Copy the listing below line for line, starting at its first line and ending with the line that has "cell usage after" in it. Add nothing.
╭─ Task material
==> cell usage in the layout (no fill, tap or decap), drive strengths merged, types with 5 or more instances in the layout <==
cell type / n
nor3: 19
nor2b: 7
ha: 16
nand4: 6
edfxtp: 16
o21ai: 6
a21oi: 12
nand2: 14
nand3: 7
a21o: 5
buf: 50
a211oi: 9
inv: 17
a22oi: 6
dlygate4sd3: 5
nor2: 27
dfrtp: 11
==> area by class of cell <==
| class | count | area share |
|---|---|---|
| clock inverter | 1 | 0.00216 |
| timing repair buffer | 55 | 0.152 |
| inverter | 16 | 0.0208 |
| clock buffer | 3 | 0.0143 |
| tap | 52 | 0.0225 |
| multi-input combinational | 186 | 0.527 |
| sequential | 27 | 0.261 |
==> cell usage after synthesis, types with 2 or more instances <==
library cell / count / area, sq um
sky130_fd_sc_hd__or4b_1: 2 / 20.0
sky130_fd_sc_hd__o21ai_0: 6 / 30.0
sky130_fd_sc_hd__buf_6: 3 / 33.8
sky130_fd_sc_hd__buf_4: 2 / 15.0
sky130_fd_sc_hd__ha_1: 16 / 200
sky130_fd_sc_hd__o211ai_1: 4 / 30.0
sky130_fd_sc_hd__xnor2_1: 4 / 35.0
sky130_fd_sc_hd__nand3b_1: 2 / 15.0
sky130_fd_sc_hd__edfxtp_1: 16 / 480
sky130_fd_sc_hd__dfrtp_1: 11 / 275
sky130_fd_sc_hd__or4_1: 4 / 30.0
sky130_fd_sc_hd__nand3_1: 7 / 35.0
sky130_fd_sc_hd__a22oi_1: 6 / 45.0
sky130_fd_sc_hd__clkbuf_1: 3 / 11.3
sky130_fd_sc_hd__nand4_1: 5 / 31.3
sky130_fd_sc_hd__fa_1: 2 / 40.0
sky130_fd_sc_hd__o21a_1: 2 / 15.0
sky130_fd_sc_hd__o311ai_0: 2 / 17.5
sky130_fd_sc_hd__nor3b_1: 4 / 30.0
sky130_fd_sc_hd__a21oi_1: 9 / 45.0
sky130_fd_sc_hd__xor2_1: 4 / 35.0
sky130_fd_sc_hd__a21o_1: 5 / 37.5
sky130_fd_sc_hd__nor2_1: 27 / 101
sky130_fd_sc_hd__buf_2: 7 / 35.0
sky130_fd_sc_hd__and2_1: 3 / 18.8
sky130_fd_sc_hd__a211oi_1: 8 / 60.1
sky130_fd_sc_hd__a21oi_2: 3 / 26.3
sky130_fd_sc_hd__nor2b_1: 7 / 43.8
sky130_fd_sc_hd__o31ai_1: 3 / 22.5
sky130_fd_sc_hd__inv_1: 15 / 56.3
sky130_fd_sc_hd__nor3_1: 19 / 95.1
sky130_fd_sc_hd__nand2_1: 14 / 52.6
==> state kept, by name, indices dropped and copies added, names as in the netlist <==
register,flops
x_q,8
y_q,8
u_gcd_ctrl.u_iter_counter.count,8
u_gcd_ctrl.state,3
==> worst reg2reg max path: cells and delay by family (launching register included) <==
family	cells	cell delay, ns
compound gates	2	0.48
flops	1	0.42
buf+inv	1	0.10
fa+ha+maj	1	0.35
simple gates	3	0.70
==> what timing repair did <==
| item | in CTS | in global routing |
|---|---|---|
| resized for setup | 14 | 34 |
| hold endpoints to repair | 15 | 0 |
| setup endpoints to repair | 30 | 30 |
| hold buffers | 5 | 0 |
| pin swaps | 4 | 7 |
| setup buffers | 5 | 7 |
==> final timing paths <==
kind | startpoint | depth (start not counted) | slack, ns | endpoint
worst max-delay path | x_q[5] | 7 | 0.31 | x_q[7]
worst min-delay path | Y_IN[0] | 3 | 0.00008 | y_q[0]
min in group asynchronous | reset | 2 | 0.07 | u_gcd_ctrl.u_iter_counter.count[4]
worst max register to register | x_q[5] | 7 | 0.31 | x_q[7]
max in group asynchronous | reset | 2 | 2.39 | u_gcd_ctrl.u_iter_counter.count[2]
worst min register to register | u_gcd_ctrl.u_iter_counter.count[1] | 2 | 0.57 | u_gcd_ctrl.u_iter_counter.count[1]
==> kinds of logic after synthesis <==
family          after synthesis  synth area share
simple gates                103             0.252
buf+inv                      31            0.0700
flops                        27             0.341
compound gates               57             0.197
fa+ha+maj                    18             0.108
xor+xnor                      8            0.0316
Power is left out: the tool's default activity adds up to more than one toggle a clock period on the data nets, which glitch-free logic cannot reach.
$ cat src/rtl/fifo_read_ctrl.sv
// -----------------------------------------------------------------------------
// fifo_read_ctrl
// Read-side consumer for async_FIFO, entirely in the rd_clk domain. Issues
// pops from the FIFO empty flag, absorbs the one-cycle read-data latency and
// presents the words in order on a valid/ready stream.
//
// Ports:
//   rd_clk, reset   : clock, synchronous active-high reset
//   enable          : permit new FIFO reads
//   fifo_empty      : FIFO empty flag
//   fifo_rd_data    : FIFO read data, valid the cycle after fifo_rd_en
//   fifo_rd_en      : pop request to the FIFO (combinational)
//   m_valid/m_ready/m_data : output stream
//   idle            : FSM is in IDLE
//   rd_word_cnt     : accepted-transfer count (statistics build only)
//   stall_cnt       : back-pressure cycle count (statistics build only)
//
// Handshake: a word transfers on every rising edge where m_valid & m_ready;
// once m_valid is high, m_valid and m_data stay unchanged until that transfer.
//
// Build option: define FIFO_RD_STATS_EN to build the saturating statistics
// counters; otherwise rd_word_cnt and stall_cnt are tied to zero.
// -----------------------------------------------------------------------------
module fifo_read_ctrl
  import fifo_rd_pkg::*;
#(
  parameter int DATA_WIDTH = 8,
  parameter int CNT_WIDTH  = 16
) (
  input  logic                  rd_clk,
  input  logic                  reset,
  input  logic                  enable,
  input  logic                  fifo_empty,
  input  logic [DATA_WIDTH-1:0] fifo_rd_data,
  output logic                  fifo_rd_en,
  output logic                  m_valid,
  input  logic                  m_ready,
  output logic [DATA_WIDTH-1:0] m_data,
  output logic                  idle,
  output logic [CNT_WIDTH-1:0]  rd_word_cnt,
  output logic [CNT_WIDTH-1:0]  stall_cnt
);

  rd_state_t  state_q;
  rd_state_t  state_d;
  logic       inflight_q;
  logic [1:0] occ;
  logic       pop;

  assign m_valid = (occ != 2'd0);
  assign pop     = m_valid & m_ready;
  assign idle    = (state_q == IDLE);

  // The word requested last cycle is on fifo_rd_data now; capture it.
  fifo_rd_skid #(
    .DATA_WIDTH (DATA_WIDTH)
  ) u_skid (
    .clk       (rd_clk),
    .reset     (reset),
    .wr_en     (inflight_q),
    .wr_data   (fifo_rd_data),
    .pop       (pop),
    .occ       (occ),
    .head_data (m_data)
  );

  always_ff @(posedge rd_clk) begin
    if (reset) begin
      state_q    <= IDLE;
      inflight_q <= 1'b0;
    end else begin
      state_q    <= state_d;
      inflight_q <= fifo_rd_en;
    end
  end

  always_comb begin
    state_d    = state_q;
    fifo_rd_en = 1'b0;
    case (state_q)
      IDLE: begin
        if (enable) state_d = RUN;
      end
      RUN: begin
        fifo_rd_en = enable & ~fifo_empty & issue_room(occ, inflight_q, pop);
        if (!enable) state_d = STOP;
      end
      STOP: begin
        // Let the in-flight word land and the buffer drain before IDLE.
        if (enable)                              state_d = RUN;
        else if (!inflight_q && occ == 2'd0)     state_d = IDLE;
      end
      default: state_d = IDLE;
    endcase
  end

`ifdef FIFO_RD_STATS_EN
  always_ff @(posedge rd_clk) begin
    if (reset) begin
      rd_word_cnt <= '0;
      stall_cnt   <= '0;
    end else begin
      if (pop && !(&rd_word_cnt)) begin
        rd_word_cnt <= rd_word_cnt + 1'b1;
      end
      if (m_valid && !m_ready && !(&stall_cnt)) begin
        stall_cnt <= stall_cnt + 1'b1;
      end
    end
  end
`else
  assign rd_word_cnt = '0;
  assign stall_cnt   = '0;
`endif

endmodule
╰─
Result for this exercise:
==> cell usage in the layout (no fill, tap or decap), drive strengths merged, types with 5 or more instances in the layout <==
cell type / n
nor3: 19
nor2b: 7
ha: 16
nand4: 6
edfxtp: 16
o21ai: 6
a21oi: 12
nand2: 14
nand3: 7
a21o: 5
buf: 50
a211oi: 9
inv: 17
a22oi: 6
dlygate4sd3: 5
nor2: 27
dfrtp: 11
==> area by class of cell <==
| class | count | area share |
|---|---|---|
| clock inverter | 1 | 0.00216 |
| timing repair buffer | 55 | 0.152 |
| inverter | 16 | 0.0208 |
| clock buffer | 3 | 0.0143 |
| tap | 52 | 0.0225 |
| multi-input combinational | 186 | 0.527 |
| sequential | 27 | 0.261 |
==> cell usage after synthesis, types with 2 or more instances <==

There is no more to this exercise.